The Bank of Japan's rate hike is already priced in, and the USD/JPY remains firm around the mid-160s.
【6/16Market Overview
During Tokyo time, at the Bank of Japan's Monetary Policy Meeting, a 0.25% rate hike was decided. Reactions were limited as the market had already priced in a rate increase in prior reports. Bank of Japan Deputy Governor Uchida, acting as the regular press conference host, stated that “the exchange rate itself is not a policy target but an important factor,” that “there was no proposal for a 0.50% rate hike,” and that “the discussion on the appropriate size of the balance sheet will still take a little more time.” However, market reaction was muted, with the yen trading in the lower-160s.
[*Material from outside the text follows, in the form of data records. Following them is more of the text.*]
==> config.mk <==
export PLATFORM = sky130hd
export DESIGN_NAME = commit_trace_buffer
export DESIGN_NICKNAME = d
export VERILOG_FILES = /design/src/rtl/commit_trace_buffer.sv
export SDC_FILE = /design/constraint.sdc
export NUM_CORES = 2
export LEC_CHECK = 0
export CAP_MARGIN = 0
export CORE_ASPECT_RATIO = 1.1
export CORE_MARGIN = 1
export CORE_UTILIZATION = 57
export DETAILED_ROUTE_END_ITERATION = 6
export DONT_BUFFER_PORTS = 1
export PLACE_DENSITY = 0.81
export REMOVE_ABC_BUFFERS = 1
export SLEW_MARGIN = 5
export SYNTH_ARGS = -nofsm -noshare
export SYNTH_HDL_FRONTEND = slang
export SYNTH_SLANG_ARGS = --single-unit
export TNS_END_PERCENT = 10
==> constraint.sdc <==
create_clock -name clk -period 15.3 [get_ports clk]
set_clock_uncertainty 0.2 [all_clocks]
set_input_delay 3.825 -clock clk [delete_from_list [all_inputs] [get_ports clk]]
set_output_delay 3.825 -clock clk [all_outputs]
set_load 0.005 [all_outputs]
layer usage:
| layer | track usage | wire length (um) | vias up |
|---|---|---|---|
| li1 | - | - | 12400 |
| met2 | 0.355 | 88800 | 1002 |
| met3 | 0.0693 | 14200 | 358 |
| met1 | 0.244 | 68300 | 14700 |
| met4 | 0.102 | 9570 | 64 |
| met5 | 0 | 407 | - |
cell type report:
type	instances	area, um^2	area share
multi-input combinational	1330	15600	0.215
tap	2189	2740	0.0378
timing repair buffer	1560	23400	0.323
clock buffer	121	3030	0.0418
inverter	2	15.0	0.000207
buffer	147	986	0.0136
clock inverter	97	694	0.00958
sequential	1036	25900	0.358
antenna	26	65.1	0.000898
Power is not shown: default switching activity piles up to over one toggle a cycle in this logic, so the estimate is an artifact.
[config.mk]
export PLATFORM = sky130hd
export DESIGN_NAME = lsq_mem_arbiter
export DESIGN_NICKNAME = d
export VERILOG_FILES = /design/src/rtl/lsq_mem_arbiter_pkg.sv /design/src/rtl/mem_tag_table.sv /design/src/rtl/lsq_mem_arbiter.sv
export SDC_FILE = /design/constraint.sdc
export NUM_CORES = 1
export LEC_CHECK = 0
export ABC_AREA = 0
export CELL_PAD_IN_SITES_DETAIL_PLACEMENT = 2
export CELL_PAD_IN_SITES_GLOBAL_PLACEMENT = 2
export CORE_AREA = 2 2 237 239
export CTS_CLUSTER_SIZE = 24
export DETAILED_ROUTE_END_ITERATION = 12
export DIE_AREA = 0 0 239 241
export GPL_ROUTABILITY_DRIVEN = 0
export HOLD_SLACK_MARGIN = 0.06
export PLACE_DENSITY = 0.77
export SLEW_MARGIN = 20
export SYNTH_ARGS = -nofsm -noshare
export SYNTH_HDL_FRONTEND = slang
export SYNTH_HIERARCHICAL = 1
export SYNTH_SLANG_ARGS = --single-unit
[constraint.sdc]
create_clock -name clock -period 11.7 [get_ports clock]
set_input_delay 2.34 -clock clock [delete_from_list [all_inputs] [get_ports clock]]
set_output_delay 2.34 -clock clock [all_outputs]
set_load 0.03 [all_outputs]
File: config.mk
export PLATFORM = sky130hd
export DESIGN_NAME = vga_timing_decoder
export DESIGN_NICKNAME = d
export VERILOG_FILES = /design/src/rtl/vga_timing_decoder.sv
export SDC_FILE = /design/constraint.sdc
export NUM_CORES = 1
export LEC_CHECK = 0
export BUFFER_PORTS_ARGS = -buffer_cell sky130_fd_sc_hd__buf_2
export CORE_MARGIN = 3
export CORE_UTILIZATION = 35
export DETAILED_ROUTE_END_ITERATION = 8
export HOLD_SLACK_MARGIN = 0.1
export PLACE_DENSITY_LB_ADDON = 0.2
export SLEW_MARGIN = 20
export SYNTH_ARGS = -nofsm -noshare
export SYNTH_HDL_FRONTEND = slang
export SYNTH_SLANG_ARGS = --single-unit
File: constraint.sdc
create_clock -name clk -period 5.5 [get_ports clk]
set_input_delay 0.55 -clock clk [delete_from_list [all_inputs] [get_ports clk]]
set_output_delay 0.55 -clock clk [all_outputs]
set_load 0.05 [all_outputs]
File: src/rtl/vga_timing_decoder.sv
// Receive-side VGA sync decoder: rebuilds x/y/video_on from active-low sync edges
// and verifies line/frame periods against the configured timing before asserting lock.
module vga_timing_decoder #(
   parameter int HD = 640,
   parameter int HF = 16,
   parameter int HB = 48,
   parameter int HR = 96,
   parameter int VD = 480,
   parameter int VF = 10,
   parameter int VB = 33,
   parameter int VR = 2
) (
   input  logic       clk,
   input  logic       reset,
   input  logic       h_sync,
   input  logic       v_sync,
   output logic [9:0] x_loc,
   output logic [9:0] y_loc,
   output logic       video_on,
   output logic       locked,
   output logic       frame_start,
   output logic       sync_err
);

   localparam int H_TOTAL = HD + HF + HB + HR;
   localparam int V_TOTAL = VD + VF + VB + VR;
   localparam int PW      = $clog2(H_TOTAL + 2);
   localparam int LW      = $clog2(V_TOTAL + 2);

   typedef enum logic [1:0] {SEARCH, CHECK, LOCKED} state_t;

   state_t          state, state_nx;
   logic            prev_h, prev_v;
   logic [PW-1:0]   per_cnt;
   logic [LW-1:0]   line_cnt;
   logic            meas_valid, meas_nx;
   logic            h_fall, v_fall, bad_line, frame_good, err_nx;
   logic [9:0]      x_nx, y_nx;

   always_comb begin
      h_fall     = prev_h & ~h_sync;
      v_fall     = prev_v & ~v_sync;
      // per_cnt holds clocks elapsed since the last h_sync fall
      bad_line   = meas_valid && (h_fall ? (per_cnt != PW'(H_TOTAL))
                                         : (per_cnt == PW'(H_TOTAL)));
      frame_good = (line_cnt == LW'(V_TOTAL));

      if (h_fall)
         x_nx = 10'(HD + HF);
      else if (x_loc == 10'(H_TOTAL - 1))
         x_nx = '0;
      else
         x_nx = x_loc + 10'd1;

      if (v_fall)
         y_nx = 10'(VD + VF);
      else if (!h_fall && x_loc == 10'(H_TOTAL - 1))
         y_nx = (y_loc == 10'(V_TOTAL - 1)) ? '0 : y_loc + 10'd1;
      else
         y_nx = y_loc;

      state_nx = state;
      err_nx   = 1'b0;
      meas_nx  = meas_valid | h_fall;
      case (state)
         SEARCH: begin
            // The first h_sync fall seen in CHECK only opens measurement
            meas_nx = v_fall ? h_fall : 1'b0;
            if (v_fall)
               state_nx = CHECK;
         end
         CHECK: begin
            if (bad_line || (v_fall && !frame_good)) begin
               err_nx   = 1'b1;
               state_nx = SEARCH;
            end else if (v_fall) begin
               state_nx = LOCKED;
            end
         end
         LOCKED: begin
            if (bad_line || (v_fall && !frame_good)) begin
               err_nx   = 1'b1;
               state_nx = SEARCH;
            end
         end
         default: state_nx = SEARCH;
      endcase
   end

   always_ff @(posedge clk) begin
      if (reset) begin
         state       <= SEARCH;
         prev_h      <= 1'b1;
         prev_v      <= 1'b1;
         per_cnt     <= '0;
         line_cnt    <= '0;
         meas_valid  <= 1'b0;
         x_loc       <= '0;
         y_loc       <= '0;
         video_on    <= 1'b0;
         locked      <= 1'b0;
         frame_start <= 1'b0;
         sync_err    <= 1'b0;
      end else begin
         state      <= state_nx;
         prev_h     <= h_sync;
         prev_v     <= v_sync;
         meas_valid <= meas_nx;

         if (h_fall)
            per_cnt <= PW'(1);
         else if (per_cnt != PW'(H_TOTAL + 1))
            per_cnt <= per_cnt + PW'(1);

         // An h_sync fall coincident with a v_sync fall is line 1 of the new frame
         if (v_fall)
            line_cnt <= {{(LW-1){1'b0}}, h_fall};
         else if (h_fall && line_cnt != LW'(V_TOTAL + 1))
            line_cnt <= line_cnt + LW'(1);

         x_loc       <= x_nx;
         y_loc       <= y_nx;
         locked      <= (state_nx == LOCKED);
         video_on    <= (state_nx == LOCKED) && (x_nx < 10'(HD)) && (y_nx < 10'(VD));
         frame_start <= (x_nx == '0) && (y_nx == '0);
         sync_err    <= err_nx;
      end
   end

endmodule

# --- Word level (Yosys, flattened, before mapping) ---
# Cells that the tools add are included.
word_totals:
  output_inout_bits: 24
  in_bits: 4
  elab_cells: 73
  reg_bits: 49
op_classes:
  n_lt_le_gt_ge: 2
  n_bitwise: 6
  reduce_logical: 19
  eq_ne: 10
  mux: 18
  addsub: 4
ops:
  columns: ["op", "n"]
  rows:
  - ["10-bit two-way mux", 5]
  - ["10-bit by 1-bit adder with 10-bit output (second input constant)", 4]
  - ["10-bit equality test (second input constant)", 4]
  - ["10-bit inequality test (second input constant)", 3]
  - ["10-bit zero test", 2]
  - ["10-bit less-than comparator (second input constant)", 1]
  - ["10-bit by 9-bit less-than comparator with 1-bit output (second input constant)", 1]
  - ["1-bit two-way mux", 8]
  - ["2-bit two-way mux", 4]
  - ["2-bit OR reduction", 4]
  - ["1-bit logical AND", 7]
  - ["2-bit one-hot mux with 3 select lines", 1]
  - ["2-bit equality test (second input constant)", 2]
  - ["2-bit nonzero test", 2]
  - ["1-bit NOT", 3]
  - ["1-bit AND", 2]
  - ["2-bit by 1-bit equality test with 1-bit output (second input constant)", 1]
  - ["1-bit zero test", 2]
  - ["2-bit zero test", 1]
  - ["1-bit logical OR", 1]
  - ["1-bit bitwise OR", 1]

# --- Longest topological paths before layout ---
logic_depth:
  word_depth: 10
  mapped_depth: 9

# --- Worst setup path before layout ---
# Ideal clock, no wire load.
synth_timing:
  path_type: "register to register"
  start: "reg x_loc[1]"
  end: "reg frame_start"
  setup_time_ps: 103
  slack_ps: 2806
  period_less_slack_ps: 2694
  t_arrival_ps: 2591
  path_stages_with_launch: 9
  path_cell_list: "dfxtp_1 > ha_1 > and4_1 > buf_4 > nand3_4 > or4_1 > a32oi_1 > o311ai_1 > a2111oi_2"
synth_via:
  elab_chain_cells: 6
  word_cells_on_any_way: 10
  cone_classes: "add/sub: 1; eq/ne: 1; mux: 4; reduce/logical: 4"
synth_rtl:
  columns: ["item", "line", "source"]
  rows:
  - ["from (decl)", "17", "output logic [9:0] x_loc,"]
  - ["from (signal assigned)", "121", "x_loc <= x_nx;"]
  - ["branches (longest 5 deep; another with 10-bit by 1-bit adder with 10-bit output)", null, null]
  - ["1-bit logical AND *", "125", "frame_start <= (x_nx == '0) && (y_nx == '0);"]
  - ["to (signal assigned)", "125", null]
  - ["to (decl)", "21", "output logic frame_start,"]
# Mark *: on every way between the ends.
# A chain may end at the register's enable or synchronous reset.

# --- Worst setup path after layout ---
layout_timing:
  start: "reg x_loc[0]"
  end: "reg frame_start"
# The elaborated chain is that of the path after synthesis.

==> flow_summary.toml <==
[worst_hold_path]
min_from = "h_sync"
min_path_cells = 2
hold_path.class = "input port to register"

[placement]
gp_congestion = 0.849
post-dp-hpwl_um = 4230
port_buffers = 27

[sta]
rsz0062_at_grt = "no"
slew_violations = 0
min_period_ns = 2.52
setup_viol = 0
hold_violations = 0
max_freq_mhz = 396
tightestPinTransition_ns = 0.844
skew_ns = 0.0164
relSlewSlack_pct = 43.2
setup-tns-final_ns = 0
layout_worst_path_cycle_share_pct = 45.9

[setup_path]
arrival_ns = 2.75
crit_path_start = "x_loc[0]"
rrSetupSlack_ns = 2.98
cpMaxStageDelayCell = "or4_1"
reg2reg_from = "x_loc[0]"
required_ns = 5.72
critPathTopFamily = "simple AND/OR/NAND/NOR gates"
crit_type = "register to register"
end_kind = "register"
path_depth = 7
reg2reg_depth = 7
slowest_delay_ns = 0.53
path_cells = "ha_1 > and4_1 > nand3_4 > or4_1 > a32oi_1 > o311ai_1 > a2111oi_2"
path_max_fanout = 9
worst_setup_path_start_kind = "register"
cp.buffers_inverters = 0

[detailed_routing]
routed_via_density = 5.15
first_pass_iters = 4
routed_wl_um = 5790
drtIter0Drc = 77
route.vias.total = 2270
route.detailed.drc = 0
wl_per_cell_um = 13.1
ant_nets = 0

[die]
dieArea_um2 = 8750
initial_core_util_pct = 36.6
fp.dieW_um = 93.5
io_pins = 28
core_area_um2 = 7330
dieHeight_um = 93.5
rows = 31

[global_routing]
grtUsageMet3_pct = 2.82
grt_use_total_pct = 13.5
grt_pass1_wl_um = 9510
met1_usage_pct = 17.2
grt_busiest_layer = "met2"
antenna_found_initial = 0
overflow = 0
grt_pass1_vias = 2049
grt_max_degree = 21
met2_usage_pct = 22.2

[clock_network]
cts_tree = "done"
cts_root_buffer = "clkbuf_8"
cts_setup_buffers = 0
worst_skew_pair.late_latency_ns = 0.31
cts_buffers = 5
clk_pin_slew_ns = 0.11
post_cts_resized = 0
htreeDepth = 2
cts.sinks = 49
clock_path_buffers = 2
postCtsHoldBufs = 0

[final_layout]
nets = 358
antenna_cells = 0
area_growth_pct = 10.4
fin_util_pct = 40.4
layout-drive-gt1-share_pct = 12.3

[synth]
syn_nets = 341
synth-async-reset-ratio_pct = 0
ys_ff_latch = 49
postSynthAreaPerCell_um2 = 8.28
seq_area_frac_synth_pct = 36.6
synthCells = 324
ys_types = 53
ys.flop_type = "dfxtp_1"
yosysMostFrequentCell = "dfxtp_1"
syn_area_um2 = 2680
ys_warn_count = 0
synthTopCellsByArea = "dfxtp_1 (37%), ha_1 (6.1%), nor2_1 (5.6%)"
synth_top_area_share_pct = 36.6
yosysTopAreaCell = "dfxtp_1"
synth-edff-count = 0
synth.top_cells.by_count = "dfxtp_1 (49), nor2_1 (40), a21oi_1 (23)"

[status]
outcome = "finished, final reports clean"

[power]
power_frac_clock_pct = 32.2
power_frac_seq_pct = 54.6
combPwrFrac_pct = 13.2
p_int_uw = 491
switching_power_uw = 212
switching_share_pct = 30.1
power_per_cell_area_nw_per_um2 = 238
ir_drop_mv = 0.0850
power.static_leakage_nw = 1.13

[job]
max_cap_violations = 0
placed cells by master (no fill, tap or decap), types with 2 or more instances in the layout:
master	count
or2_2	3
nand4_1	13
nor2_1	40
a21o_1	3
o21ai_0	8
ha_1	13
and4_1	3
a31oi_1	5
xor2_1	16
dfxtp_1	49
nand3_1	21
nor2b_1	4
buf_2	27
nand2b_1	9
inv_1	14
a21oi_1	23
nand2_1	13
or3_1	5
or4_1	2
a21boi_0	2
and3_1	7
xnor2_1	11
nor4_1	3
o311a_1	2
nor3b_1	3
a211oi_1	2
clkbuf_8	5
nor3_1	8
o21a_1	2
o22ai_1	2
metal layers:
| layer | vias up | share of wire, % |
|---|---|---|
| met5 | - | 0 |
| met4 | 0 | 1.9 |
| met3 | 9 | 2.7 |
| met2 | 30 | 47 |
| met1 | 1056 | 49 |
| li1 | 1175 | - |
worst reg2reg max path: stages (launching register included):
cell and delay [ns]:
dfxtp_1 0.42, ha_1 0.29, and4_1 0.38, nand3_4 0.16, or4_1 0.53, a32oi_1 0.17
o311ai_1 0.14, a2111oi_2 0.35
power by group through the flow:
stage	Sequential [mW]	Combinational (mW)	Clock, mW
global route	0.386	0.102	0.257
CTS	0.384	0.0937	0.243
floorplan	0.410	0.0530	0
finish	0.384	0.0926	0.227
detailed placement	0.392	0.0932	0
global placement	0.392	0.0935	0
final timing paths:
| kind | endpoint |
|---|---|
| worst min-delay path | prev_h |
| worst max-delay path | frame_start |
| worst max register to register | frame_start |
| worst min register to register | x_loc[0] |
sequential cells by signal (all words and copies together) (netlist names):
register	flops
per_cnt	10
video_on	1
sync_err	1
y_loc	10
x_loc	10
prev_h	1
locked	1
line_cnt	10
frame_start	1
prev_v	1
state	2
meas_valid	1
stage by stage:
step / std cells / worst slack, ns / cell area, µm² / hold slack, ns / power (mW)
6_report: 441 / 2.98 / 2960 / 0.440 / 0.703
5_1_grt: 441 / 2.84 / 2960 / 0.445 / 0.745
4_1_cts: 441 / 2.98 / 2960 / 0.425 / 0.721
3_5_place_dp: 433 / 2.98 / 2860 / 0.483 / 0.485
3_3_place_gp: 433 / 2.99 / 2860 / 0.471 / 0.485
2_1_floorplan: 324 / 2.81 / 2680 / 0.467 / 0.463
logic make-up (layout without fill, tap and decap cells):
logic type,count (synthesis),after routing,synth area share (%)
fa+ha+maj,13,13,6.07
simple gates,143,143,28.6
mux,2,2,0.793
xor+xnor,27,27,8.82
flops,49,49,36.6
compound gates,59,59,14.2
buf+inv,31,49,4.90
area by class of cell:
cell class / instances / area (µm²)
clock inverters: 3 / 28.8
repair buffers: 27 / 135
fillers: 747 / 4370
well taps: 99 / 124
clock buffers: 5 / 68.8
flip-flops and latches: 49 / 981
inverters: 14 / 52.6
multi-input cells: 244 / 1570
(Power assumes the default switching activity.)
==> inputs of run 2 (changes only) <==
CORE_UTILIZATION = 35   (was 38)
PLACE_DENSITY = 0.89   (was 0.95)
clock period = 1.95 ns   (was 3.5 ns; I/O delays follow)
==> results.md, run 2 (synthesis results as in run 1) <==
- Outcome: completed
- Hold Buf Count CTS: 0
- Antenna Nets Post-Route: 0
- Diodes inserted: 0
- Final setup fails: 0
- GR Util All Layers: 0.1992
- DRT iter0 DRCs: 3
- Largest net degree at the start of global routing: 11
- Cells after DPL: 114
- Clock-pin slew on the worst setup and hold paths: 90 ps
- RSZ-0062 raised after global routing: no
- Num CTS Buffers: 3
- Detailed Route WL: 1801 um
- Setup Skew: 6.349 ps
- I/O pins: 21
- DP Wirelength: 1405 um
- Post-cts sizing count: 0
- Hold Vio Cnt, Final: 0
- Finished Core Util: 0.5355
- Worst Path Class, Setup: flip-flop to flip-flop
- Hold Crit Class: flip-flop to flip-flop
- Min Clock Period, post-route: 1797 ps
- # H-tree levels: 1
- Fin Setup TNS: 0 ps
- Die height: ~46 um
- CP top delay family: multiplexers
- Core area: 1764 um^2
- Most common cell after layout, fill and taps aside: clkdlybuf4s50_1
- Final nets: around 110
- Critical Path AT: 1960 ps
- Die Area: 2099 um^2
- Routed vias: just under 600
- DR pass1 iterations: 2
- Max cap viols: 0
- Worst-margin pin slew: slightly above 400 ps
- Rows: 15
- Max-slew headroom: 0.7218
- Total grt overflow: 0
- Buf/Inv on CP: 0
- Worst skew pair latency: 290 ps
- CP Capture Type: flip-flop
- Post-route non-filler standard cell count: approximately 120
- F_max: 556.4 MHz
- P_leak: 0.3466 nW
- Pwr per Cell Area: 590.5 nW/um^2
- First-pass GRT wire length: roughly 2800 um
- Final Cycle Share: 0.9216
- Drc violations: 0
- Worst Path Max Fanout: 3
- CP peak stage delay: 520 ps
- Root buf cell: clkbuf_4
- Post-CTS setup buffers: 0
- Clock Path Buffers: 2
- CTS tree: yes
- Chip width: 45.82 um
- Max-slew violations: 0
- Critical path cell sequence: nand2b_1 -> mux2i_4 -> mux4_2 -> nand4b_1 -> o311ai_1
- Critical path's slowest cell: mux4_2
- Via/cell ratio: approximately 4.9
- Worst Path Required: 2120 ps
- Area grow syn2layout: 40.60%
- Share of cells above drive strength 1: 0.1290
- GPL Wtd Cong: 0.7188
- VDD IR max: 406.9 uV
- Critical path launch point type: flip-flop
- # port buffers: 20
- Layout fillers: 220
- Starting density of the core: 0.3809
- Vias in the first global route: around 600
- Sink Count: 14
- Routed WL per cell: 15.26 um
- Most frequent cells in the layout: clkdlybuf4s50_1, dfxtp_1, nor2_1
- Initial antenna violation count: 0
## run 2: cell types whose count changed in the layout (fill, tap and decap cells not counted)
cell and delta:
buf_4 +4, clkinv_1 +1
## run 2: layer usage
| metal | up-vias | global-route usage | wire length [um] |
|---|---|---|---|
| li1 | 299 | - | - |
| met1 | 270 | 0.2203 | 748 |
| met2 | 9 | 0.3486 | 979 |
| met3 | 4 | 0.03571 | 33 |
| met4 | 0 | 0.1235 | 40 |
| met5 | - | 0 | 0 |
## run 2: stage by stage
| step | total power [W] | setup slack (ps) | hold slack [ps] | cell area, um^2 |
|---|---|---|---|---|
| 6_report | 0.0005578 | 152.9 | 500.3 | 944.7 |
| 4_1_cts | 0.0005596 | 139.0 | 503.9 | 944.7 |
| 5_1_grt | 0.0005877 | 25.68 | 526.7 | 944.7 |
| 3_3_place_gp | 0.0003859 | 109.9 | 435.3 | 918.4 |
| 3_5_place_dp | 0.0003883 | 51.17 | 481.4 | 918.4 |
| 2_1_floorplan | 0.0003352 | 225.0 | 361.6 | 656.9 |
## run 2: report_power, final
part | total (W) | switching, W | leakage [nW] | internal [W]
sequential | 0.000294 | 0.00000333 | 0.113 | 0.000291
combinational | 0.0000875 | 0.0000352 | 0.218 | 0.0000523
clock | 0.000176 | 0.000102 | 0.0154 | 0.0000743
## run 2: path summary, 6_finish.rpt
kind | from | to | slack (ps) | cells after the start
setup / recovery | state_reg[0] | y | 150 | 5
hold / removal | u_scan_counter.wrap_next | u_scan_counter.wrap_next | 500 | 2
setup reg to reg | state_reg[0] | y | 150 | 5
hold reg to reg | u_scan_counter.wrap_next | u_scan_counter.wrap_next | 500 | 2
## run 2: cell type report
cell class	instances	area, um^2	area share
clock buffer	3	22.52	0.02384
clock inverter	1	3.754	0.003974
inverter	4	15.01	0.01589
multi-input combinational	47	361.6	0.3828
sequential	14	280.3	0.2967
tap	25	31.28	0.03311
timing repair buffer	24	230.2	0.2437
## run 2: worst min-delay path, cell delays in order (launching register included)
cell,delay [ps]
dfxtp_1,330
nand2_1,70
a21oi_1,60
File: config.mk
export PLATFORM = sky130hd
export DESIGN_NAME = mpt_mem_arbiter
export DESIGN_NICKNAME = d
export VERILOG_FILES = /design/src/rtl/mpt_mem_arbiter.sv
export SDC_FILE = /design/constraint.sdc
export NUM_CORES = 1
export LEC_CHECK = 0
export BUFFER_PORTS_ARGS = -buffer_cell sky130_fd_sc_hd__buf_4
export CORE_AREA = 2 2 238 240
export CTS_CLUSTER_SIZE = 8
export DETAILED_ROUTE_END_ITERATION = 10
export DIE_AREA = 0 0 240 242
export GPL_TIMING_DRIVEN = 0
export PLACE_DENSITY = 0.31
export REMOVE_ABC_BUFFERS = 1
export SLEW_MARGIN = 20
export SYNTH_ARGS = -nofsm -noshare
export SYNTH_HDL_FRONTEND = slang
export SYNTH_SLANG_ARGS = --single-unit
File: constraint.sdc
create_clock -name clk_i -period 1.85 [get_ports clk_i]
set_input_delay 0.555 -clock clk_i [delete_from_list [all_inputs] [get_ports clk_i]]
set_output_delay 0.555 -clock clk_i [all_outputs]
set_load 0.02 [all_outputs]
In European trading hours, after Uchida’s press conference, there was a sense that timing and pace of further rate hikes were not clear, leading to expectations for earlier BOJ tightening to retreat and USD/JPY selling, sending the dollar/yen to0.50% (0.50%)160.46yen. In New York time, when the Wall Street Journal (WSJ) reported that the U.S. may allow Iran to resume oil and fuel sales based on a memorandum of understanding with Iran, crude oil futures prices fell sharply. U.S. 10-year yields declined, and USD/JPY tumbled to100.33? (Note: likely 160.33)円まで失速to 160.33 yen. Subsequently, yen weakness led, and USD/JPY ended near160.48yen at the close.